==> src/rtl/seq_alu_if.sv <==
// Operand/result handshake bundle between the calculator front end and seq_alu.
interface seq_alu_if #(
   parameter int unsigned INBITS = 8
);
   logic              in_valid;
   logic              in_ready;
   logic [INBITS-1:0] in_A;
   logic [INBITS-1:0] in_B;
   logic [3:0]        Sel;
   logic              out_valid;
   logic              out_ready;
   logic [INBITS-1:0] Out;
   logic [INBITS-1:0] Out_hi;
   logic [4:0]        Flag;

   modport master (
      output in_valid, in_A, in_B, Sel, out_ready,
      input  in_ready, out_valid, Out, Out_hi, Flag
   );

   modport slave (
      input  in_valid, in_A, in_B, Sel, out_ready,
      output in_ready, out_valid, Out, Out_hi, Flag
   );
endinterface

==> src/rtl/seq_alu.sv <==
// Multi-cycle calculator ALU: single-cycle logic/arith/shift ops, iterative
// shift-add multiply and restoring divide, registered results and flags.
module seq_alu #(
   parameter int unsigned INBITS = 8
) (
   input logic      clk,
   input logic      rst_n,
   seq_alu_if.slave alu_io
);
   localparam int unsigned CntW = $clog2(INBITS);

   localparam logic [3:0] OpAdd  = 4'h0;
   localparam logic [3:0] OpSub  = 4'h1;
   localparam logic [3:0] OpMul  = 4'h2;
   localparam logic [3:0] OpDiv  = 4'h3;
   localparam logic [3:0] OpShl  = 4'h4;
   localparam logic [3:0] OpShr  = 4'h5;
   localparam logic [3:0] OpAnd  = 4'h6;
   localparam logic [3:0] OpOr   = 4'h7;
   localparam logic [3:0] OpXor  = 4'h8;
   localparam logic [3:0] OpXnor = 4'h9;
   localparam logic [3:0] OpNand = 4'hA;
   localparam logic [3:0] OpNor  = 4'hB;
   localparam logic [3:0] OpAdc  = 4'hC;
   localparam logic [3:0] OpSbb  = 4'hD;

   typedef enum logic [1:0] {StIdle, StMul, StDiv, StDone} state_e;

   state_e            state_q;
   logic [INBITS-1:0] a_q, b_q, out_q, out_hi_q;
   logic [4:0]        flag_q;
   logic              c_q, out_valid_q;
   logic [CntW-1:0]   cnt_q;

   logic              cin;
   logic [INBITS:0]   sum_w, diff_w, shl_w, shr_w;
   logic [INBITS-1:0] sc_out, sc_hi;
   logic [4:0]        sc_flag;
   logic              sc_c_d;

   always_comb begin
      cin     = ((alu_io.Sel == OpAdc) || (alu_io.Sel == OpSbb)) ? c_q : 1'b0;
      sum_w   = {1'b0, alu_io.in_A} + {1'b0, alu_io.in_B} + {{INBITS{1'b0}}, cin};
      diff_w  = {1'b0, alu_io.in_A} - {1'b0, alu_io.in_B} - {{INBITS{1'b0}}, cin};
      // Extra guard bit catches the last bit shifted out in either direction.
      shl_w   = {1'b0, alu_io.in_A} << alu_io.in_B;
      shr_w   = {alu_io.in_A, 1'b0} >> alu_io.in_B;
      sc_out  = '0;
      sc_hi   = '0;
      sc_flag = '0;
      sc_c_d  = c_q;
      case (alu_io.Sel)
         OpAdd, OpAdc: begin
            sc_out     = sum_w[INBITS-1:0];
            sc_flag[1] = sum_w[INBITS];
            sc_c_d     = sum_w[INBITS];
         end
         OpSub, OpSbb: begin
            sc_out     = diff_w[INBITS-1:0];
            sc_flag[3] = diff_w[INBITS];
            sc_c_d     = diff_w[INBITS];
         end
         OpDiv: begin
            // Only reached for a zero divisor; nonzero divisors iterate.
            sc_out     = '1;
            sc_hi      = alu_io.in_A;
            sc_flag[4] = 1'b1;
         end
         OpShl: begin
            sc_out     = shl_w[INBITS-1:0];
            sc_flag[1] = shl_w[INBITS];
         end
         OpShr: begin
            sc_out     = shr_w[INBITS:1];
            sc_flag[1] = shr_w[0];
         end
         OpAnd:   sc_out = alu_io.in_A & alu_io.in_B;
         OpOr:    sc_out = alu_io.in_A | alu_io.in_B;
         OpXor:   sc_out = alu_io.in_A ^ alu_io.in_B;
         OpXnor:  sc_out = ~(alu_io.in_A ^ alu_io.in_B);
         OpNand:  sc_out = ~(alu_io.in_A & alu_io.in_B);
         OpNor:   sc_out = ~(alu_io.in_A | alu_io.in_B);
         default: ;
      endcase
      if (alu_io.Sel <= OpSbb) begin
         sc_flag[0] = (sc_out == '0) && (sc_hi == '0);
      end
   end

   logic [INBITS:0]   mul_sum, rem_sh, trial;
   logic [INBITS-1:0] it_hi, it_lo;

   // Out_hi/Out double as the product or remainder/quotient work registers.
   always_comb begin
      mul_sum = {1'b0, out_hi_q} + (out_q[0] ? {1'b0, a_q} : {(INBITS + 1){1'b0}});
      rem_sh  = {out_hi_q, out_q[INBITS-1]};
      trial   = rem_sh - {1'b0, b_q};
      if (state_q == StMul) begin
         it_hi = mul_sum[INBITS:1];
         it_lo = {mul_sum[0], out_q[INBITS-1:1]};
      end else if (trial[INBITS]) begin
         it_hi = rem_sh[INBITS-1:0];
         it_lo = {out_q[INBITS-2:0], 1'b0};
      end else begin
         it_hi = trial[INBITS-1:0];
         it_lo = {out_q[INBITS-2:0], 1'b1};
      end
   end

   always_ff @(posedge clk or negedge rst_n) begin
      if (!rst_n) begin
         state_q     <= StIdle;
         a_q         <= '0;
         b_q         <= '0;
         out_q       <= '0;
         out_hi_q    <= '0;
         flag_q      <= '0;
         c_q         <= 1'b0;
         out_valid_q <= 1'b0;
         cnt_q       <= '0;
      end else begin
         unique case (state_q)
            StIdle: begin
               if (alu_io.in_valid) begin
                  a_q   <= alu_io.in_A;
                  b_q   <= alu_io.in_B;
                  cnt_q <= '0;
                  if (alu_io.Sel == OpMul) begin
                     out_hi_q <= '0;
                     out_q    <= alu_io.in_B;
                     state_q  <= StMul;
                  end else if ((alu_io.Sel == OpDiv) && (alu_io.in_B != '0)) begin
                     out_hi_q <= '0;
                     out_q    <= alu_io.in_A;
                     state_q  <= StDiv;
                  end else begin
                     out_q       <= sc_out;
                     out_hi_q    <= sc_hi;
                     flag_q      <= sc_flag;
                     c_q         <= sc_c_d;
                     out_valid_q <= 1'b1;
                     state_q     <= StDone;
                  end
               end
            end
            StMul, StDiv: begin
               out_hi_q <= it_hi;
               out_q    <= it_lo;
               cnt_q    <= cnt_q + 1'b1;
               if (cnt_q == CntW'(INBITS - 1)) begin
                  flag_q      <= {1'b0,
                                  (state_q == StDiv) && (a_q < b_q),
                                  (state_q == StMul) && (it_hi != '0),
                                  1'b0,
                                  (it_hi == '0) && (it_lo == '0)};
                  out_valid_q <= 1'b1;
                  state_q     <= StDone;
               end
            end
            StDone: begin
               if (alu_io.out_ready) begin
                  out_valid_q <= 1'b0;
                  state_q     <= StIdle;
               end
            end
            default: state_q <= StIdle;
         endcase
      end
   end

   assign alu_io.in_ready  = (state_q == StIdle);
   assign alu_io.out_valid = out_valid_q;
   assign alu_io.Out       = out_q;
   assign alu_io.Out_hi    = out_hi_q;
   assign alu_io.Flag      = flag_q;
endmodule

::::::

Problem statement: Word for word, give back the data shown above.

Task solution:
==> src/rtl/seq_alu_if.sv <==
// Operand/result handshake bundle between the calculator front end and seq_alu.
interface seq_alu_if #(
   parameter int unsigned INBITS = 8
);
   logic              in_valid;
   logic              in_ready;
   logic [INBITS-1:0] in_A;
   logic [INBITS-1:0] in_B;
   logic [3:0]        Sel;
   logic              out_valid;
   logic              out_ready;
   logic [INBITS-1:0] Out;
   logic [INBITS-1:0] Out_hi;
   logic [4:0]        Flag;

   modport master (
      output in_valid, in_A, in_B, Sel, out_ready,
      input  in_ready, out_valid, Out, Out_hi, Flag
   );

   modport slave (
      input  in_valid, in_A, in_B, Sel, out_ready,
      output in_ready, out_valid, Out, Out_hi, Flag
   );
endinterface

==> src/rtl/seq_alu.sv <==
// Multi-cycle calculator ALU: single-cycle logic/arith/shift ops, iterative
// shift-add multiply and restoring divide, registered results and flags.
module seq_alu #(
   parameter int unsigned INBITS = 8
) (
   input logic      clk,
   input logic      rst_n,
   seq_alu_if.slave alu_io
);
   localparam int unsigned CntW = $clog2(INBITS);

   localparam logic [3:0] OpAdd  = 4'h0;
   localparam logic [3:0] OpSub  = 4'h1;
   localparam logic [3:0] OpMul  = 4'h2;
   localparam logic [3:0] OpDiv  = 4'h3;
   localparam logic [3:0] OpShl  = 4'h4;
   localparam logic [3:0] OpShr  = 4'h5;
   localparam logic [3:0] OpAnd  = 4'h6;
   localparam logic [3:0] OpOr   = 4'h7;
   localparam logic [3:0] OpXor  = 4'h8;
   localparam logic [3:0] OpXnor = 4'h9;
   localparam logic [3:0] OpNand = 4'hA;
   localparam logic [3:0] OpNor  = 4'hB;
   localparam logic [3:0] OpAdc  = 4'hC;
   localparam logic [3:0] OpSbb  = 4'hD;

   typedef enum logic [1:0] {StIdle, StMul, StDiv, StDone} state_e;

   state_e            state_q;
   logic [INBITS-1:0] a_q, b_q, out_q, out_hi_q;
   logic [4:0]        flag_q;
   logic              c_q, out_valid_q;
   logic [CntW-1:0]   cnt_q;

   logic              cin;
   logic [INBITS:0]   sum_w, diff_w, shl_w, shr_w;
   logic [INBITS-1:0] sc_out, sc_hi;
   logic [4:0]        sc_flag;
   logic              sc_c_d;

   always_comb begin
      cin     = ((alu_io.Sel == OpAdc) || (alu_io.Sel == OpSbb)) ? c_q : 1'b0;
      sum_w   = {1'b0, alu_io.in_A} + {1'b0, alu_io.in_B} + {{INBITS{1'b0}}, cin};
      diff_w  = {1'b0, alu_io.in_A} - {1'b0, alu_io.in_B} - {{INBITS{1'b0}}, cin};
      // Extra guard bit catches the last bit shifted out in either direction.
      shl_w   = {1'b0, alu_io.in_A} << alu_io.in_B;
      shr_w   = {alu_io.in_A, 1'b0} >> alu_io.in_B;
      sc_out  = '0;
      sc_hi   = '0;
      sc_flag = '0;
      sc_c_d  = c_q;
      case (alu_io.Sel)
         OpAdd, OpAdc: begin
            sc_out     = sum_w[INBITS-1:0];
            sc_flag[1] = sum_w[INBITS];
            sc_c_d     = sum_w[INBITS];
         end
         OpSub, OpSbb: begin
            sc_out     = diff_w[INBITS-1:0];
            sc_flag[3] = diff_w[INBITS];
            sc_c_d     = diff_w[INBITS];
         end
         OpDiv: begin
            // Only reached for a zero divisor; nonzero divisors iterate.
            sc_out     = '1;
            sc_hi      = alu_io.in_A;
            sc_flag[4] = 1'b1;
         end
         OpShl: begin
            sc_out     = shl_w[INBITS-1:0];
            sc_flag[1] = shl_w[INBITS];
         end
         OpShr: begin
            sc_out     = shr_w[INBITS:1];
            sc_flag[1] = shr_w[0];
         end
         OpAnd:   sc_out = alu_io.in_A & alu_io.in_B;
         OpOr:    sc_out = alu_io.in_A | alu_io.in_B;
         OpXor:   sc_out = alu_io.in_A ^ alu_io.in_B;
         OpXnor:  sc_out = ~(alu_io.in_A ^ alu_io.in_B);
         OpNand:  sc_out = ~(alu_io.in_A & alu_io.in_B);
         OpNor:   sc_out = ~(alu_io.in_A | alu_io.in_B);
         default: ;
      endcase
      if (alu_io.Sel <= OpSbb) begin
         sc_flag[0] = (sc_out == '0) && (sc_hi == '0);
      end
   end

   logic [INBITS:0]   mul_sum, rem_sh, trial;
   logic [INBITS-1:0] it_hi, it_lo;

   // Out_hi/Out double as the product or remainder/quotient work registers.
   always_comb begin
      mul_sum = {1'b0, out_hi_q} + (out_q[0] ? {1'b0, a_q} : {(INBITS + 1){1'b0}});
      rem_sh  = {out_hi_q, out_q[INBITS-1]};
      trial   = rem_sh - {1'b0, b_q};
      if (state_q == StMul) begin
         it_hi = mul_sum[INBITS:1];
         it_lo = {mul_sum[0], out_q[INBITS-1:1]};
      end else if (trial[INBITS]) begin
         it_hi = rem_sh[INBITS-1:0];
         it_lo = {out_q[INBITS-2:0], 1'b0};
      end else begin
         it_hi = trial[INBITS-1:0];
         it_lo = {out_q[INBITS-2:0], 1'b1};
      end
   end

   always_ff @(posedge clk or negedge rst_n) begin
      if (!rst_n) begin
         state_q     <= StIdle;
         a_q         <= '0;
         b_q         <= '0;
         out_q       <= '0;
         out_hi_q    <= '0;
         flag_q      <= '0;
         c_q         <= 1'b0;
         out_valid_q <= 1'b0;
         cnt_q       <= '0;
      end else begin
         unique case (state_q)
            StIdle: begin
               if (alu_io.in_valid) begin
                  a_q   <= alu_io.in_A;
                  b_q   <= alu_io.in_B;
                  cnt_q <= '0;
                  if (alu_io.Sel == OpMul) begin
                     out_hi_q <= '0;
                     out_q    <= alu_io.in_B;
                     state_q  <= StMul;
                  end else if ((alu_io.Sel == OpDiv) && (alu_io.in_B != '0)) begin
                     out_hi_q <= '0;
                     out_q    <= alu_io.in_A;
                     state_q  <= StDiv;
                  end else begin
                     out_q       <= sc_out;
                     out_hi_q    <= sc_hi;
                     flag_q      <= sc_flag;
                     c_q         <= sc_c_d;
                     out_valid_q <= 1'b1;
                     state_q     <= StDone;
                  end
               end
            end
            StMul, StDiv: begin
               out_hi_q <= it_hi;
               out_q    <= it_lo;
               cnt_q    <= cnt_q + 1'b1;
               if (cnt_q == CntW'(INBITS - 1)) begin
                  flag_q      <= {1'b0,
                                  (state_q == StDiv) && (a_q < b_q),
                                  (state_q == StMul) && (it_hi != '0),
                                  1'b0,
                                  (it_hi == '0) && (it_lo == '0)};
                  out_valid_q <= 1'b1;
                  state_q     <= StDone;
               end
            end
            StDone: begin
               if (alu_io.out_ready) begin
                  out_valid_q <= 1'b0;
                  state_q     <= StIdle;
               end
            end
            default: state_q <= StIdle;
         endcase
      end
   end

   assign alu_io.in_ready  = (state_q == StIdle);
   assign alu_io.out_valid = out_valid_q;
   assign alu_io.Out       = out_q;
   assign alu_io.Out_hi    = out_hi_q;
   assign alu_io.Flag      = flag_q;
endmodule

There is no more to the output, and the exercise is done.